Field emission scanning electron microscopy was carried out to check the morphology of these synthesized titanates. Figure 2 and 3 show the field emission scanning electron micrograph of titanates. Figure 2a shows cube shape morphology of CaTiO₃ obtained using TiO₂ whereas in case of titanium isopropoxide (Figure 2b), rectangle hollow shape morphology was obtained. This result clearly indicates that with change in source phase from solid (TiO2) to liquid (titanium isopropoxide) the morphology was changed. This hollow morphology type’s materials are very interesting for various applications such as drug delivery and catalysis [47-49]. The SrTiO₃ (Figure 2c and 2d) the particles are spherical in nature having two different sizes for the two different titanium sources. For the titanium isopropoxide source, the particles are smaller as compared to titanium dioxide. In the case of TiO₂ source some of these nanoparticles (30 nm size) are aggregated and form cube shaped structures. The BaTiO₃ nanoparticles size distribution (Figure 3b) is very uniform in case of titanium isopropoxideas Ti source and it is found to be very small in size (further confirm by TEM) as compared to TiO2 sources. The BaTiO₃ obtained from TiO₂ (Figure 3a) shows the formation of mixed morphology i.e. spherical and cube. For CdTiO3, sheet like morphology was obtained in both the cases. The size of sheet is smaller and broken in case of liquid phase sources. These sheets like structures are very useful for the formation of 2-D materials for practical applications.

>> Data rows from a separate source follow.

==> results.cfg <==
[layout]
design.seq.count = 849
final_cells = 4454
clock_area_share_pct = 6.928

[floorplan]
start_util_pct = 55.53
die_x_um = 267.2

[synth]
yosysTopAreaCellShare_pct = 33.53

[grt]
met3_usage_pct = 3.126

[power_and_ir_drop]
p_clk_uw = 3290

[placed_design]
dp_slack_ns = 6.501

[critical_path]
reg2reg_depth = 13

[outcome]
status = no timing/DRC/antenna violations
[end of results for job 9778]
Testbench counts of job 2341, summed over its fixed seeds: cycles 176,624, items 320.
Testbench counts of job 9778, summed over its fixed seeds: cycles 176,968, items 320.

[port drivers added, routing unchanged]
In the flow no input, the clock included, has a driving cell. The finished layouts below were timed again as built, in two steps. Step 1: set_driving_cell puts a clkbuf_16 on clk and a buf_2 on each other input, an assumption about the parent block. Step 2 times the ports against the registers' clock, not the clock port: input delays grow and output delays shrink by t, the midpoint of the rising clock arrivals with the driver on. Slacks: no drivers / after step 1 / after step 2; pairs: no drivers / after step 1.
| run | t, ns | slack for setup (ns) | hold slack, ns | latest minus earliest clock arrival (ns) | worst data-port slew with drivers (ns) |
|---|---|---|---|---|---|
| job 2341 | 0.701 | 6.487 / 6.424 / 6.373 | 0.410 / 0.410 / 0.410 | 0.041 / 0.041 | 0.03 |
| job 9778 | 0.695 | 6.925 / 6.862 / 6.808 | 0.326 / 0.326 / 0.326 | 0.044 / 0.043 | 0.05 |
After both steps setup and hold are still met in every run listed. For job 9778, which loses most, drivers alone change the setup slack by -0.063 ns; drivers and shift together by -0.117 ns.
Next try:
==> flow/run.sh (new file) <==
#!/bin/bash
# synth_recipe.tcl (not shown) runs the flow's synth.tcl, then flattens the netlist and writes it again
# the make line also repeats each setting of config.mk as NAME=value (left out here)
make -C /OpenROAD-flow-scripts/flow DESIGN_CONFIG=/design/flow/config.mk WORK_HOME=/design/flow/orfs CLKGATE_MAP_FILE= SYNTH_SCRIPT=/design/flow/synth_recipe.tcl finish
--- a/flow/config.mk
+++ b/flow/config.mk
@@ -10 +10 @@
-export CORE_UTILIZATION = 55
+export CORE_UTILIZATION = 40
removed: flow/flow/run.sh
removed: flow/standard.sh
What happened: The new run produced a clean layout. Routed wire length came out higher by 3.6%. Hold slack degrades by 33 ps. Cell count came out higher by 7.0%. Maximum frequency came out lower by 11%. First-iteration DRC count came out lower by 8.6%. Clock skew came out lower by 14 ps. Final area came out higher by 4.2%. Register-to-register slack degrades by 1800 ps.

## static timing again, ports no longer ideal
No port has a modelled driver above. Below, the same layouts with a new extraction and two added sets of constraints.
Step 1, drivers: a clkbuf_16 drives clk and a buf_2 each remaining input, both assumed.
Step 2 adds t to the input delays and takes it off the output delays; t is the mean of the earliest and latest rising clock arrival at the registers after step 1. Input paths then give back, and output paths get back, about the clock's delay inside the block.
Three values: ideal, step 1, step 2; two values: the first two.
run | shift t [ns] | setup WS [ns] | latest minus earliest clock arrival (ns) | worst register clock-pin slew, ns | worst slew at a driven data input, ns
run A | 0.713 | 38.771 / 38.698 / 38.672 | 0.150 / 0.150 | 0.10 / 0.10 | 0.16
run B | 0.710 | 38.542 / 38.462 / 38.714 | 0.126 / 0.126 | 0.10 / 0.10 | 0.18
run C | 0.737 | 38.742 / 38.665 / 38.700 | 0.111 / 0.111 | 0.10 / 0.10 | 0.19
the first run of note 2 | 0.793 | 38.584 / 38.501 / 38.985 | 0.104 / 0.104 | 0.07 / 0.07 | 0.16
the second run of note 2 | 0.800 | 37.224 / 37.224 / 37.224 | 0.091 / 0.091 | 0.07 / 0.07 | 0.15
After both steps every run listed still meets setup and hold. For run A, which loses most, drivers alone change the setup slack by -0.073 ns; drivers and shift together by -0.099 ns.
This design comes from an exercise in tuning for small area, a short achievable clock period and few clock cycles per item on the open sky130 flow, not from production work. At most, simulation tests tie the RTL to the original design; equivalence was not proved. With no activity given, the tool overestimates toggling in this design, so its power and IR-drop figures are unreliable.

==> inputs of sierra <==
Design sha384_core, start of the top module:
module sha384_core (
    input  wire         clk,
    input  wire         rst,
    input  wire         in_valid,
    output wire         in_ready,
    input  wire [63:0]  in_data,
    input  wire         in_first,
    input  wire         in_last,
    output reg          out_valid,
    output wire [383:0] out_digest
);
==> flow/config.mk <==
export PLATFORM = sky130hd
export DESIGN_NAME = sha384_core
export DESIGN_NICKNAME = sha384_core
export VERILOG_FILES = /design/flow/design.v
export SDC_FILE = /design/flow/constraint.sdc
export NUM_CORES = 4
export LEC_CHECK = 0
export ABC_AREA = 1
export CAP_MARGIN = 20
export CORE_MARGIN = 2
export CORE_UTILIZATION = 45
export SLEW_MARGIN = 20
export SYNTH_MEMORY_MAX_BITS = 16384
==> flow/constraint.sdc <==
create_clock -name core_clock -period 15.0 [get_ports {clk}]
set_input_delay 3.0000 -clock core_clock [delete_from_list [all_inputs] [get_ports {clk}]]
set_output_delay 3.0000 -clock core_clock [all_outputs]
set_load 0.01 [all_outputs]
standard.sh (not shown) runs the stock make flow with config.mk's settings and CLKGATE_MAP_FILE= SYNTH_SCRIPT=/design/flow/synth_recipe.tcl, a recipe that flattens the netlist after the stock synthesis.
==> flow/flow/run.sh <==
#!/bin/bash
# Standard synthesis and layout, with these changes to how the layout is made:
#  * timing repair aims at a setup margin of MARGIN ns over the design's
#    clock period (flow/margin.txt), so gates are sized for a shorter period;
#  * clock tree synthesis uses smaller clock buffers and no dummy loads;
#  * ports are buffered with buf_2 cells.
# The constraints (constraint.sdc) are the standard flow's, unchanged.
set -euo pipefail
MARGIN=$(cat flow/margin.txt)
CTS="-sink_clustering_enable -repair_clock_nets -dont_use_dummy_load -buf_list $(cat flow/ctsbuf.txt)"
bash standard.sh synth > synth.log 2>&1
bash standard.sh SETUP_SLACK_MARGIN=$MARGIN "CTS_ARGS=$CTS" "BUFFER_PORTS_ARGS=-buffer_cell sky130_fd_sc_hd__buf_2" finish > layout.log 2>&1
==> flow/flow/ctsbuf.txt <==
sky130_fd_sc_hd__clkbuf_4 sky130_fd_sc_hd__clkbuf_8
==> flow/flow/margin.txt <==
10.5
==> zinc (differences from sierra) <==
--- a/flow/design.v
+++ b/flow/design.v
@@ -158,18 +158,18 @@
     reg [63:0] w [0:15];                          
     reg [63:0] p;                                 
     reg [63:0] kn;
     assign in_ready   = rdy;
     assign out_digest = {q3, q2, q1, q0, q7, q6};
     wire take = in_valid & rdy;
     wire [63:0] big_s0 = {a[27:0], a[63:28]} ^ {a[33:0], a[63:34]} ^ {a[38:0], a[63:39]};
     wire [63:0] big_s1 = {e[13:0], e[63:14]} ^ {e[17:0], e[63:18]} ^ {e[40:0], e[63:41]};
-    wire [63:0] ch     = (e & f) | (~e & g);
-    wire [63:0] maj    = (a & b) | (a & c) | (b & c);
+    wire [63:0] ch     = g ^ (e & (f ^ g));
+    wire [63:0] maj    = (a & (b | c)) | (b & c);
     wire [63:0] x1s = p ^ ch ^ maj;
     wire [63:0] x1c = {((p & ch) | (p & maj) | (ch & maj)), 1'b0};
     wire [63:0] x2s = x1s ^ big_s1 ^ big_s0;
     wire [63:0] x2c = {((x1s & big_s1) | (x1s & big_s0) | (big_s1 & big_s0)), 1'b0};
     wire [63:0] x3s = x2s ^ x2c ^ x1c;
     wire [63:0] x3c = {((x2s & x2c) | (x2s & x1c) | (x2c & x1c)), 1'b0};
     wire [63:0] a_rnd = x3s + x3c;
     wire [63:0] y1s = d ^ p ^ ch;
@@ -182,21 +182,19 @@
     wire [63:0] v1c = {((g & kn) | (g & w15) | (kn & w15)), 1'b0};
     wire [63:0] p_n = add_bk(v1s, v1c);
     wire [63:0] sm0 = {w[1][0], w[1][63:1]} ^ {w[1][7:0], w[1][63:8]} ^ (w[1] >> 7);
     wire [63:0] sm1 = {w[14][18:0], w[14][63:19]} ^ {w[14][60:0], w[14][63:61]} ^ (w[14] >> 6);
     wire [63:0] z1s = sm0 ^ sm1 ^ w[9];
     wire [63:0] z1c = {((sm0 & sm1) | (sm0 & w[9]) | (sm1 & w[9])), 1'b0};
     wire [63:0] z2s = z1s ^ z1c ^ w[0];
     wire [63:0] z2c = {((z1s & z1c) | (z1s & w[0]) | (z1c & w[0])), 1'b0};
-    wire        fin_now = (st == ST_FIN);
-    wire [63:0] w_sum = add_sk(fin_now ? h : z2s, fin_now ? q4 : z2c);
-    wire [63:0] w_new = w_sum;
+    wire [63:0] w_new = add_sk(z2s, z2c);
     wire [63:0] fin_a = add_bk(d, q0);
-    wire [63:0] fin_e = w_sum;
+    wire [63:0] fin_e = add_bk(h, q4);
     wire op_round = (st == ST_ROUND);
     wire op_fin   = (st == ST_FIN);
     wire op_init  = (st == ST_INIT) || (st == ST_ISPIN && cnt[3:2] == 2'd0);
     wire q_iv     = op_init || (op_round && qiv && t[6:2] == 5'd0);
     wire a_iv     = op_init || (op_fin && last_blk);
     wire a_fin    = op_fin && !last_blk;
     wire slot1    = ((st == ST_INIT || st == ST_FIN) && cnt[1:0] == 2'd3) ||
                     (st == ST_WAIT && cnt[1:0] == 2'd3) ||
==> flow/flow/run.sh (replaced) <==
#!/bin/bash
# Standard synthesis and layout, with these changes to how the layout is made:
#  * timing repair aims at a setup margin of MARGIN ns over the design's
#    clock period (flow/margin.txt), so gates are sized for a shorter period;
#  * clock tree synthesis uses the buffers in flow/ctsbuf.txt, clusters of up
#    to 20 sinks within 200 um per leaf buffer and no dummy loads;
#  * ports are buffered with buf_2 cells.
# The constraints (constraint.sdc) are the standard flow's, unchanged.
set -euo pipefail
MARGIN=$(cat flow/margin.txt)
CTS="-sink_clustering_enable -sink_clustering_size 20 -sink_clustering_max_diameter 200 -repair_clock_nets -dont_use_dummy_load -buf_list {$(cat flow/ctsbuf.txt)}"
bash standard.sh synth > synth.log 2>&1
bash standard.sh SETUP_SLACK_MARGIN=$MARGIN "CTS_ARGS=$CTS" "BUFFER_PORTS_ARGS=-buffer_cell sky130_fd_sc_hd__buf_2" finish > layout.log 2>&1
==> flow/flow/ctsbuf.txt (replaced) <==
sky130_fd_sc_hd__clkbuf_16
==> flow/flow/margin.txt (replaced) <==
10.6
- CORE_UTILIZATION: 45 -> 40
==> quartz (differences from sierra) <==
--- a/flow/design.v
+++ b/flow/design.v
@@ -122,32 +122,16 @@
             for (l = 16; l >= 1; l = l / 2)
                 for (i = 3 * l - 1; i < 64; i = i + 2 * l) begin
                     gg[i] = gg[i] | (pp[i] & gg[i - l]);
                     pp[i] = pp[i] & pp[i - l];
                 end
             add_bk = (x ^ y) ^ {gg[62:0], 1'b0};
         end
     endfunction
-    function [63:0] add_sk(input [63:0] x, input [63:0] y);
-        reg [63:0] gg, pp;
-        integer i, l, j;
-        begin
-            gg = x & y;
-            pp = x ^ y;
-            for (l = 1; l < 64; l = l * 2)
-                for (i = 0; i < 64; i = i + 1)
-                    if (((i / l) % 2) == 1) begin
-                        j = (i / l) * l - 1;
-                        gg[i] = gg[i] | (pp[i] & gg[j]);
-                        pp[i] = pp[i] & pp[j];
-                    end
-            add_sk = (x ^ y) ^ {gg[62:0], 1'b0};
-        end
-    endfunction
     reg [2:0]  st;
     reg [3:0]  cnt;
     reg [6:0]  t;            
     reg        got0;         
     reg        ufirst;       
     reg        last_pend;    
     reg        last_blk;     
     reg        fresh;        
@@ -183,17 +167,17 @@
     wire [63:0] p_n = add_bk(v1s, v1c);
     wire [63:0] sm0 = {w[1][0], w[1][63:1]} ^ {w[1][7:0], w[1][63:8]} ^ (w[1] >> 7);
     wire [63:0] sm1 = {w[14][18:0], w[14][63:19]} ^ {w[14][60:0], w[14][63:61]} ^ (w[14] >> 6);
     wire [63:0] z1s = sm0 ^ sm1 ^ w[9];
     wire [63:0] z1c = {((sm0 & sm1) | (sm0 & w[9]) | (sm1 & w[9])), 1'b0};
     wire [63:0] z2s = z1s ^ z1c ^ w[0];
     wire [63:0] z2c = {((z1s & z1c) | (z1s & w[0]) | (z1c & w[0])), 1'b0};
     wire        fin_now = (st == ST_FIN);
-    wire [63:0] w_sum = add_sk(fin_now ? h : z2s, fin_now ? q4 : z2c);
+    wire [63:0] w_sum = add_bk(fin_now ? h : z2s, fin_now ? q4 : z2c);
     wire [63:0] w_new = w_sum;
     wire [63:0] fin_a = add_bk(d, q0);
     wire [63:0] fin_e = w_sum;
     wire op_round = (st == ST_ROUND);
     wire op_fin   = (st == ST_FIN);
     wire op_init  = (st == ST_INIT) || (st == ST_ISPIN && cnt[3:2] == 2'd0);
     wire q_iv     = op_init || (op_round && qiv && t[6:2] == 5'd0);
     wire a_iv     = op_init || (op_fin && last_blk);
==> flow/flow/run.sh (replaced) <==
#!/bin/bash
# Standard synthesis and layout; timing repair aims at a margin of
# MARGIN ns over the design's clock period, so the design is sized for
# a shorter period than the design's constraint alone would ask.
set -euo pipefail
MARGIN=$(cat flow/margin.txt)
bash standard.sh synth > synth.log 2>&1
bash standard.sh SETUP_SLACK_MARGIN=$MARGIN finish > layout.log 2>&1
removed: flow/flow/ctsbuf.txt
==> qor summary <==
Outcome: sierra aborted with a tool error; quartz finished clean; zinc finished clean
Last stage reached: sierra clock tree synthesis (4_1_cts); quartz -; zinc -
Clock tree from TritonCTS: sierra -; quartz yes; zinc yes
Number of global-route vias before repair: sierra -; quartz 78400; zinc 73400
Final hold violation count: sierra -; quartz 0; zinc 0
Sort of element at the start of the critical path: sierra -; quartz register; zinc register
Largest contributor to cell area by class: sierra -; quartz multi-input gates; zinc multi-input gates
Critical path buffers and inverters: sierra -; quartz 1; zinc 0
GR Layer Usage met2: sierra -; quartz 63.6%; zinc 57.6%
Max FFs per register: sierra -; quartz 1024; zinc 1024
Origin of the critical flop-to-flop path: sierra -; quartz w[14][42]; zinc e[22]
Portion of netlist area occupied by mux cells: sierra 0.468%; quartz 0%; zinc 0.429%
CTS buffer count: sierra -; quartz 213; zinc 120
Fraction of post-synthesis cell area in the top cell type by area: sierra 46.9%; quartz 46.8%; zinc 46.5%
Routed met3 length: sierra -; quartz 75.8 mm; zinc 43.5 mm
Tightest Pin Transition: sierra -; quartz 1320 ps; zinc 1120 ps
Max-slew violations: sierra -; quartz 0; zinc 0
Adder-Cell Fraction of Synth Area: sierra 17.5%; quartz 17.4%; zinc 18.9%
Slowest-stage cell, CP: sierra -; quartz o211ai_1; zinc fa_1
Share of the final layout cell area in multi-input gates: sierra -; quartz 41.9%; zinc 44.7%
GR Util met3: sierra -; quartz 20.2%; zinc 9.85%
Testbench counts of zinc, summed over its fixed seeds: cycles 59,084, blocks 703.
Function not checked in sierra and quartz: the RTL went through the layout flow alone.
Source: an optimization exercise on an open RTL-to-GDS flow (aim: small area, a short achievable clock period and few clock cycles per item). Production flows keep margins and buffers that such runs may drop.
In this exercise RTL edits were held to simulation tests only and were not proved equivalent to the original.

== run Y ==
==> flow/design.v (excerpt) <==
module cq32_block (
    input  wire        clk,
    input  wire        rst,         
    input  wire        coef_we,
    input  wire [2:0]  coef_addr,
    input  wire [37:0] coef_data,   
    input  wire        clr,         
    input  wire        in_valid,
    output wire        in_ready,
    input  wire [1:0]  in_mode,     
    input  wire [31:0] in_x,
    output reg         out_valid,
    output reg  [31:0] out_y,
    output reg         out_acc_sat,
    output reg  [1:0]  out_sat
);
    localparam MODE_PI = 2'd0, MODE_PID = 2'd1, MODE_BQ = 2'd2, MODE_SAT = 2'd3;
    localparam OP_SIG = 3'd0, OP_Y = 3'd1, OP_S1 = 3'd2, OP_ONE = 3'd3, OP_YF = 3'd4, OP_S1F = 3'd5;
    localparam I_ZERO = 3'd0, I_S0 = 3'd1, I_S1 = 3'd2, I_R = 3'd3, I_Q = 3'd4;
    localparam F_NONE = 4'd0, F_Y = 4'd1, F_YLIM = 4'd2, F_S0LIM = 4'd3,
               F_S0SAT = 4'd4, F_S1SAT = 4'd5, F_QLD = 4'd6, F_LLD = 4'd7,
               F_HLD = 4'd8;
    reg signed [31:0] cval [0:7];
    reg        [5:0]  cshf [0:7];
    reg signed [47:0] s0, s1;
    reg signed [31:0] s2;           
    always @(posedge clk) begin
        if (coef_we) begin
            cval[coef_addr] <= coef_data[31:0];
            cshf[coef_addr] <= coef_data[37:32];
        end
    end
    reg signed [79:0] q;
    reg signed [47:0] hreg;
    reg               l_gt_h;
    reg               lim_v;
    reg [1:0]         lim_m;
    reg        av;         
    reg        st;         
  ...
Settings: LEC_CHECK=0, CAP_MARGIN=20, CORE_MARGIN=2, CORE_UTILIZATION=50, PLACE_DENSITY=0.65, SLEW_MARGIN=20; clock period 28.0 ns.
standard.sh (not shown) runs the stock make flow with config.mk's settings and CLKGATE_MAP_FILE= SYNTH_SCRIPT=/design/flow/synth_recipe.tcl, a recipe that flattens the netlist after the stock synthesis.
==> flow/flow/run.sh <==
#!/bin/bash
# Layout flow: the standard flow (standard.sh) unchanged, with two
# settings for the layout steps passed through the environment:
#  - the buffers that every input and output port gets are buf_4 cells
#    (the default choice is a slow delay-buffer cell);
set -euo pipefail
export BUFFER_PORTS_ARGS="-buffer_cell sky130_fd_sc_hd__buf_4"
export SETUP_SLACK_MARGIN=21.0
bash standard.sh synth > synth.log 2>&1
bash standard.sh finish > layout.log 2>&1
Testbench counts of run Y, summed over its fixed seeds: cycles 13,072, items 3,072.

Figure 2: FESEM Micrograph of (a, b) CaTiO₃ (c, d) SrTiO₃ using TiO₂ and Ttitanium Isopropoxide as Ti Source Respectively

Figure 3: FESEM Micrograph of (a, b) BaTiO₃ (c, d) CdTiO₃ using TiO₂ and Titanium Isopropoxide as Ti Source Respectively

Transmission electron microscopy (Figure 4) was carried out to confirm the particle size of SrTiO₃ and BaTiO₃ nanoparticles. The SrTiO₃ nanoparticles (Figure 4a and 4b) are spherical in nature having average particles size of 30 nm and 12 nm for titanium dioxide and titanium isopropoxide respectively. There are very few reports of SrTiO3 having particles of size less than 15 nm but none of the reports claim synthesis at gram scale level [50, 51]. The BaTiO₃ nanoparticles are uniformly distributed and spherical in nature in case of titanium isopropoxide as titanium sources (Figure 4d). The average diameter of the particles was found to be 5 nm. In case of metal titanates obtained from TiO₂ source showed mixed distribution of particle size (Figure 4c). There are only some reports in literature of BaTiO₃ of such small size nanoparticles however the synthesis method not showed a general protocol [42- 46, 51].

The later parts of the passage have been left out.